I started packing for a move today. I hate packing, and I hate moving, so it’s a special kind of day when I get to be thinking about both.

The nice moment, though, is the special kind of reflection I forget is part of moving from one home to another. It’s the process of deciding what piece of the past, what belongings in the old house need to make the transition to the new house so that it might be the new home as well.

For me, in every move since I first became a classroom teacher, there is a manilla folder that gives me pause. It is similar to the memory boxes my mom kept for my sister and me as we were growing up.

It’s not labeled, and it’s outgrown what’s inside long ago.
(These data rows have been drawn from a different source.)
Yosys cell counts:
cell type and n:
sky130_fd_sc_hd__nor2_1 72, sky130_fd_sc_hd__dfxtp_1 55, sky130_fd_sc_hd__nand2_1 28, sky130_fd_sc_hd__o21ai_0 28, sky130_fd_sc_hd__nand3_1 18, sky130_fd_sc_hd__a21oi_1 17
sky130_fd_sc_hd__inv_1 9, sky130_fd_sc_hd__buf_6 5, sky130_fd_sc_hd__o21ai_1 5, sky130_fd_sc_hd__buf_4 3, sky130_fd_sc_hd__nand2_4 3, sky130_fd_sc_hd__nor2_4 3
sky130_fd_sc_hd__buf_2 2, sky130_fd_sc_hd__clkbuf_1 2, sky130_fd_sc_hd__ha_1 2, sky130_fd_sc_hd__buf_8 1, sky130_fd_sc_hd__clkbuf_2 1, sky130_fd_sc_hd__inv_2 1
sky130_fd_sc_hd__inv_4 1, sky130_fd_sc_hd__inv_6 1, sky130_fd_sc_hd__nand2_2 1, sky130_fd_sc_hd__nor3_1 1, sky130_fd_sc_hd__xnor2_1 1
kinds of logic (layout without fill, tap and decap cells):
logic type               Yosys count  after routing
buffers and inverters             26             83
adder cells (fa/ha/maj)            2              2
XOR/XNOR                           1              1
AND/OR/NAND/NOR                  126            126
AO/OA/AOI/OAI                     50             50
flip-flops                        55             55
$ cat src/rtl/trig_intc_regs.sv
module trig_intc_regs
  import trig_intc_pkg::*;
#(
  parameter int NSRC = 32,
  parameter int AW   = 8
) (
  input  logic                          clk,
  input  logic                          rst_n,
  input  logic [AW-1:0]                 bus_addr,
  input  logic                          bus_we,
  input  logic [NSRC-1:0]               bus_wdata,
  input  logic [NSRC-1:0]               rise_q_i,
  input  logic [NSRC-1:0]               fall_q_i,
  input  logic [NSRC-1:0]               stat0_i,
  input  logic [NSRC-1:0]               stat1_i,
  output logic [NUM_CTL-1:0][NSRC-1:0]  ctl_o,
  output logic [NSRC-1:0]               clr_rise_o,
  output logic [NSRC-1:0]               clr_fall_o,
  output logic [NSRC-1:0]               rdata_o
);
  localparam int IW = AW - 3;

  logic [IW-1:0] widx;
  logic          walias;
  assign widx   = bus_addr[AW-1:3];
  assign walias = bus_addr[2];

  for (genvar k = 0; k < NUM_CTL; k++) begin : g_ctl
    logic hit_set, hit_clr;
    assign hit_set = bus_we && (widx == IW'(k)) && !walias;
    assign hit_clr = bus_we && (widx == IW'(k)) &&  walias;
    always_ff @(posedge clk or negedge rst_n) begin
      if (!rst_n)       ctl_o[k] <= '0;
      else if (hit_set) ctl_o[k] <= ctl_o[k] | bus_wdata;
      else if (hit_clr) ctl_o[k] <= ctl_o[k] & ~bus_wdata;
    end
  end

  assign clr_rise_o = (bus_we && widx == IW'(IDX_RISE) && walias) ? bus_wdata : '0;
  assign clr_fall_o = (bus_we && widx == IW'(IDX_FALL) && walias) ? bus_wdata : '0;

  always_comb begin
    rdata_o = '0;
    if (widx < IW'(NUM_CTL))            rdata_o = ctl_o[widx[$clog2(NUM_CTL)-1:0]];
    else if (widx == IW'(IDX_RISE))     rdata_o = rise_q_i;
    else if (widx == IW'(IDX_FALL))     rdata_o = fall_q_i;
    else if (widx == IW'(IDX_STAT))     rdata_o = walias ? stat1_i : stat0_i;
  end
endmodule

$ cat src/rtl/trig_intc.sv
module trig_intc
  import trig_intc_pkg::*;
#(
  parameter int NSRC = 32,
  parameter int AW   = 8
) (
  input  logic            clk,
  input  logic            rst_n,
  input  logic [NSRC-1:0] irq_i,
  input  logic [AW-1:0]   bus_addr,
  input  logic            bus_we,
  input  logic [NSRC-1:0] bus_wdata,
  output logic [NSRC-1:0] bus_rdata,
  output logic            req0_o,
  output logic            req1_o,
  output logic            wake_o
);
  logic [NSRC-1:0] lvl, prev;
  logic [NSRC-1:0] cfg0_q, cfg1_q, cfg2_q, route_q, mask_q, wake_q;
  logic [NSRC-1:0] clr_rise, clr_fall, rise_evt, fall_evt, rise_q, fall_q, pend;
  logic [NSRC-1:0] stat0, stat1;
  logic [NUM_CTL-1:0][NSRC-1:0] ctl;

  trig_intc_sync #(.NSRC(NSRC), .STAGES(2)) u_sync (
    .clk(clk), .rst_n(rst_n), .raw_i(irq_i), .lvl_o(lvl), .prev_o(prev)
  );

  trig_intc_detect #(.NSRC(NSRC)) u_detect (
    .clk(clk), .rst_n(rst_n), .lvl_i(lvl), .prev_i(prev),
    .cfg0_i(cfg0_q), .cfg1_i(cfg1_q), .cfg2_i(cfg2_q),
    .clr_rise_i(clr_rise), .clr_fall_i(clr_fall),
    .rise_evt_o(rise_evt), .fall_evt_o(fall_evt),
    .rise_q_o(rise_q), .fall_q_o(fall_q), .pend_o(pend)
  );

  trig_intc_regs #(.NSRC(NSRC), .AW(AW)) u_regs (
    .clk(clk), .rst_n(rst_n), .bus_addr(bus_addr), .bus_we(bus_we),
    .bus_wdata(bus_wdata), .rise_q_i(rise_q), .fall_q_i(fall_q),
    .stat0_i(stat0), .stat1_i(stat1), .ctl_o(ctl),
    .clr_rise_o(clr_rise), .clr_fall_o(clr_fall), .rdata_o(bus_rdata)
  );

  assign cfg0_q  = ctl[IDX_CFG0];
  assign cfg1_q  = ctl[IDX_CFG1];
  assign cfg2_q  = ctl[IDX_CFG2];
  assign route_q = ctl[IDX_ROUTE];
  assign mask_q  = ctl[IDX_EN];
  assign wake_q  = ctl[IDX_WAKE];

  assign stat0  = pend & mask_q &  route_q;
  assign stat1  = pend & mask_q & ~route_q;
  assign req0_o = |stat0;
  assign req1_o = |stat1;
  assign wake_o = |(pend & wake_q);
endmodule

$ cat config.mk
export PLATFORM = sky130hd
export DESIGN_NAME = trig_intc
export DESIGN_NICKNAME = d
export VERILOG_FILES = /design/src/rtl/trig_intc_pkg.sv /design/src/rtl/trig_intc_sync.sv /design/src/rtl/trig_intc_detect.sv /design/src/rtl/trig_intc_regs.sv /design/src/rtl/trig_intc.sv
export SDC_FILE = /design/constraint.sdc
export NUM_CORES = 1
export LEC_CHECK = 0
export CAP_MARGIN = 20
export CORE_ASPECT_RATIO = 1.1
export CORE_MARGIN = 2
export CORE_UTILIZATION = 35
export DETAILED_ROUTE_END_ITERATION = 10
export SYNTH_ARGS = -nofsm -noshare
export SYNTH_HDL_FRONTEND = slang
export SYNTH_SLANG_ARGS = --single-unit
$ cat constraint.sdc
create_clock -name clk -period 3.4 [get_ports clk]
set_input_delay 0.34 -clock clk [delete_from_list [all_inputs] [get_ports clk]]
set_output_delay 0.34 -clock clk [all_outputs]
set_load 0.02 [all_outputs]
Still, a manilla folder is the right container.

If it had a label, it would simply be “The Good Stuff.”

This is a folder that holds the notes and fragments of teaching. There are letters from parents, drawings from students, notes passed in class. These aren’t all the piece of teaching.

The folder doesn’t hold any perfunctory Christmas cards clearly scribbled at the behest of a doting parent.
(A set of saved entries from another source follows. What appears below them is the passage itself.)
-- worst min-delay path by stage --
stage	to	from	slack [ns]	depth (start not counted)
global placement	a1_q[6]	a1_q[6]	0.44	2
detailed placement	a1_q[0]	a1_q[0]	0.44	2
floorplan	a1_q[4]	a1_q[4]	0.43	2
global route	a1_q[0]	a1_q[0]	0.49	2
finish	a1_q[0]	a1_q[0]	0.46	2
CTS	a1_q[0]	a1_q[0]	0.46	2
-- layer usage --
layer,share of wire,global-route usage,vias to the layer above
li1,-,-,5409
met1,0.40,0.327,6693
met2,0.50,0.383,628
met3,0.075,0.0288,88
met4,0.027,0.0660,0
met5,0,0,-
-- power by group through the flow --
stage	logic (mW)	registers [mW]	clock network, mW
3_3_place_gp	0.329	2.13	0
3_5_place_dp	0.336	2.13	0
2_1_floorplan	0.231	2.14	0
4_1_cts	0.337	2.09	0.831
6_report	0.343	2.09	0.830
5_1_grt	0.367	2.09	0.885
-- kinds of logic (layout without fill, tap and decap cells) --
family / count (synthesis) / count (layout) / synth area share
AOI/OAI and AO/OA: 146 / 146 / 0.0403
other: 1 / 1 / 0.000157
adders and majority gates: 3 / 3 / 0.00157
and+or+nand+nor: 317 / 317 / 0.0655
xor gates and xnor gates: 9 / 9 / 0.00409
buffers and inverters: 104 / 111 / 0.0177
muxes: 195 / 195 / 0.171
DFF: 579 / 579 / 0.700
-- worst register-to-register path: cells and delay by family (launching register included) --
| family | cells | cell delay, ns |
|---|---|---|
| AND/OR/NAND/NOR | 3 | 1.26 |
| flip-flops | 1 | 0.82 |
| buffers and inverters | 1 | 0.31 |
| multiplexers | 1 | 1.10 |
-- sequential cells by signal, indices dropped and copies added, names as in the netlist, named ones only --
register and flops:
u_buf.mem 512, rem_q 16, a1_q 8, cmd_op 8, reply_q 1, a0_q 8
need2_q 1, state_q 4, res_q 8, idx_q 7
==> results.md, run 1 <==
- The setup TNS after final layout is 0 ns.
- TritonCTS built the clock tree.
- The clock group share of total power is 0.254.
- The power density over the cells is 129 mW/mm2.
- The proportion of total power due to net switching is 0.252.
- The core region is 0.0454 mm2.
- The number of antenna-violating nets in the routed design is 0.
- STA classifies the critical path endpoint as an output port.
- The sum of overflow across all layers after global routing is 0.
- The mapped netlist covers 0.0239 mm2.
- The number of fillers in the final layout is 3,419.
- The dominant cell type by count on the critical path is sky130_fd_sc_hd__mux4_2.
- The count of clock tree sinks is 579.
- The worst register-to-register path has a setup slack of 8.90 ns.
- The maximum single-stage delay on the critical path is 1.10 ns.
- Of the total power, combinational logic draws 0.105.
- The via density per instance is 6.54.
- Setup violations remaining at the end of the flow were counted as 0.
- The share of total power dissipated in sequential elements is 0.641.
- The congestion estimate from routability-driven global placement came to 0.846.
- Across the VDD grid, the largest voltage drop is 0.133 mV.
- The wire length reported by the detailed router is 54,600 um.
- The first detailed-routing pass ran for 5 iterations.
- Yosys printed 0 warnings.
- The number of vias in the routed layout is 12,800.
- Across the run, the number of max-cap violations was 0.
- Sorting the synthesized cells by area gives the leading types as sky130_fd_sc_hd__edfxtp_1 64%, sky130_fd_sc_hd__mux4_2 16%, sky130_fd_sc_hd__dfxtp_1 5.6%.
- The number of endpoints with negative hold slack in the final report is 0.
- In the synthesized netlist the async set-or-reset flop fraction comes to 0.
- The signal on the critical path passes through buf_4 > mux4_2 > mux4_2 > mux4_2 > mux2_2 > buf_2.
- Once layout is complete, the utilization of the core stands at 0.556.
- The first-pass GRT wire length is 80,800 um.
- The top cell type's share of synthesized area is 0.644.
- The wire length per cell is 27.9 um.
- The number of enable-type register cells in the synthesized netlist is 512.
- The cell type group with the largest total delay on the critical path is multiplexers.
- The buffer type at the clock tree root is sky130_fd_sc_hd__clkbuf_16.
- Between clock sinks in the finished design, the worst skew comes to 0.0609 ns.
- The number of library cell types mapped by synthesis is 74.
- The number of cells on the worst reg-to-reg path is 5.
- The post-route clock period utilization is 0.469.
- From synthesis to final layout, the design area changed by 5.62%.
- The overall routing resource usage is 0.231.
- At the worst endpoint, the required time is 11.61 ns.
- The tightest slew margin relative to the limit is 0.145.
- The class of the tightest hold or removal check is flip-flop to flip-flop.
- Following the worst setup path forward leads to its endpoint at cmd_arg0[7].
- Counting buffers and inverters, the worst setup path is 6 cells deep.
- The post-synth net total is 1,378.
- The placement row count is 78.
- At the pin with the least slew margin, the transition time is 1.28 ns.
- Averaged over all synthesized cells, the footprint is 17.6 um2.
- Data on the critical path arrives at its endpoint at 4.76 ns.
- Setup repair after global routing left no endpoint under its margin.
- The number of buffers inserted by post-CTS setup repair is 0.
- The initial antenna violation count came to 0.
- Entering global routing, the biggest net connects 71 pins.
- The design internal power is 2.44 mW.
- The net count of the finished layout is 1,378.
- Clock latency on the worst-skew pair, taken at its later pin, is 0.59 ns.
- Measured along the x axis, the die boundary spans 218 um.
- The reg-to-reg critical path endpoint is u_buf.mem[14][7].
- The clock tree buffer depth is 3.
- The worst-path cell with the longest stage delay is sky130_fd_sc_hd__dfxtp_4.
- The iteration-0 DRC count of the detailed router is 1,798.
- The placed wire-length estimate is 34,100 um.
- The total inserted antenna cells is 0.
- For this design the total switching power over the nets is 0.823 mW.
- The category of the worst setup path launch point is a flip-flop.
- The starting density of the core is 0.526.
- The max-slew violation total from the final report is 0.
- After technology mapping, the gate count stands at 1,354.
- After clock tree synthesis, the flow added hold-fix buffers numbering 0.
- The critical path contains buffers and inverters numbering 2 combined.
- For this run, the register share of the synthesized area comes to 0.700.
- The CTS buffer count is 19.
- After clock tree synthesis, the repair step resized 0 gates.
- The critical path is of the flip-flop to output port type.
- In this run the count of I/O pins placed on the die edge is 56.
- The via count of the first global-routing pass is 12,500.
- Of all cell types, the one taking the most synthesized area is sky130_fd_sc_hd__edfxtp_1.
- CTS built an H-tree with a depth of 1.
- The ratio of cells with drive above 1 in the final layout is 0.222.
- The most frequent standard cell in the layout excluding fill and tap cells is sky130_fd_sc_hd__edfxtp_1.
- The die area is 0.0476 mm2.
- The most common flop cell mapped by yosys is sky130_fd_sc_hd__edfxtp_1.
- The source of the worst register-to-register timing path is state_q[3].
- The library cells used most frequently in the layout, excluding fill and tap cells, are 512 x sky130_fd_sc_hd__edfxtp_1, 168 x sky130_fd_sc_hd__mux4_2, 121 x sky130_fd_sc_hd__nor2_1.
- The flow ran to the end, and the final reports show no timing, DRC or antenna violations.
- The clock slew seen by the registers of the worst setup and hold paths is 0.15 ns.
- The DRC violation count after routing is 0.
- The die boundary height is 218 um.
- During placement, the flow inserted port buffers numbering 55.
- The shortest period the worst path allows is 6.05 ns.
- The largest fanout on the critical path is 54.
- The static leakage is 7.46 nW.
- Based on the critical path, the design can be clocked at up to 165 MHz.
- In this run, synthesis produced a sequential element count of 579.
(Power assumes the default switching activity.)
==> config.mk <==
export PLATFORM = sky130hd
export DESIGN_NAME = bfly_core
export DESIGN_NICKNAME = d
export VERILOG_FILES = /design/src/rtl/bfly_pkg.sv /design/src/rtl/bfly_cmul.sv /design/src/rtl/bfly_combine.sv /design/src/rtl/bfly_addsub.sv /design/src/rtl/bfly_core.sv
export SDC_FILE = /design/constraint.sdc
export NUM_CORES = 2
export LEC_CHECK = 0
export BUFFER_PORTS_ARGS = -buffer_cell sky130_fd_sc_hd__buf_2
export CORE_UTILIZATION = 55
export DETAILED_ROUTE_END_ITERATION = 10
export PLACE_DENSITY = 0.71
export SETUP_SLACK_MARGIN = 0.2
export SYNTH_ARGS = -nofsm -noshare
export SYNTH_HDL_FRONTEND = slang
export SYNTH_SLANG_ARGS = --single-unit
export TNS_END_PERCENT = 10
==> constraint.sdc <==
create_clock -name clk -period 8 [get_ports clk]
set_input_delay 0 -clock clk [delete_from_list [all_inputs] [get_ports clk]]
set_output_delay 0 -clock clk [all_outputs]
set_load 0.01 [all_outputs]
==> src/rtl/bfly_pkg.sv <==
package bfly_pkg;

    localparam int DATA_W  = 22;
    localparam int FRAC_W  = 4;
    localparam int TW_W    = 16;
    localparam int TW_FRAC = TW_W - 1;
    localparam int PROD_W  = DATA_W + TW_W;
    localparam int ACC_W   = PROD_W + 2;
    localparam int LAT     = 3;

    typedef logic signed [DATA_W-1:0] dword_t;
    typedef logic signed [TW_W-1:0]   tword_t;
    typedef logic signed [PROD_W-1:0] pword_t;
    typedef logic signed [ACC_W-1:0]  aword_t;

    typedef struct packed {
        dword_t re;
        dword_t im;
    } cdata_t;

    typedef struct packed {
        tword_t c;
        tword_t s;
    } ctw_t;

    typedef struct packed {
        pword_t rc;
        pword_t is;
        pword_t rs;
        pword_t ic;
    } prod_t;

    typedef struct packed {
        aword_t re;
        aword_t im;
    } cacc_t;

    localparam aword_t HALF_LSB = aword_t'(1) <<< (TW_FRAC - 1);
    localparam aword_t SAT_HI   = (aword_t'(1) <<< (DATA_W - 1)) - aword_t'(1);
    localparam aword_t SAT_LO   = -(aword_t'(1) <<< (DATA_W - 1));

    function automatic dword_t round_sat(input aword_t v);
        aword_t r;
        r = (v + HALF_LSB) >>> TW_FRAC;
        if (r > SAT_HI)
            return dword_t'(SAT_HI);
        else if (r < SAT_LO)
            return dword_t'(SAT_LO);
        else
            return dword_t'(r);
    endfunction

    function automatic aword_t align_data(input dword_t d);
        return aword_t'(d) <<< TW_FRAC;
    endfunction

endpackage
Instead, there’s the note from Kyle, whom I got to teach when he was in 8th grade. Toward the end of the year, Kyle and I had a handful of talks about how his group of friends was changing. He talked in the most nascent of ways about who he wanted to be in high school and beyond, and I held my tongue as much as I could because I knew he had to learn these lessons for himself.

Kyle’s note, scribbled in the scratch that belied the haste in which it was written is a simple, heartfelt thank you for simply being there and listening. I knew what it meant to me that Kyle was willing to work through his thinking aloud to me. It was this note, though, that let me know Kyle was also grateful for those conversations.

One card is written out in the experienced hand of a mother. I’d been able to teach her son three of his four years in high school. They had not been uneventful. His graduation was of the sort where those faculty in his orbit had looked at one another as he crossed the stage and traded a glance that said, “We made it.”

This mother’s note simply said she knew things had been trying and she was forever grateful for the time and care I’d shown her son.

The thing I remember most when I leaf through my file is that these notes arrived on my desk or in my mailbox as a result of no superhuman effort, no extraordinary circumstances. These came as a result of me doing my job and those most affected by that work taking the time to let me know they took notice and were grateful.

As much as these notes were a place of support at the end of days of teaching where the temptation was to give it all up to be a turnip farmer, they mean something else now. In my work supporting teachers, leaders, and learners, these notes and the things that led them to being are a reminder of the importance of taking time (just a few moments) to thank the people around me for the time and dedication they show when they do the work we do.

I love my file of good stuff. Even more, I love the idea that something I jot down might make its way into someone else’s good stuff.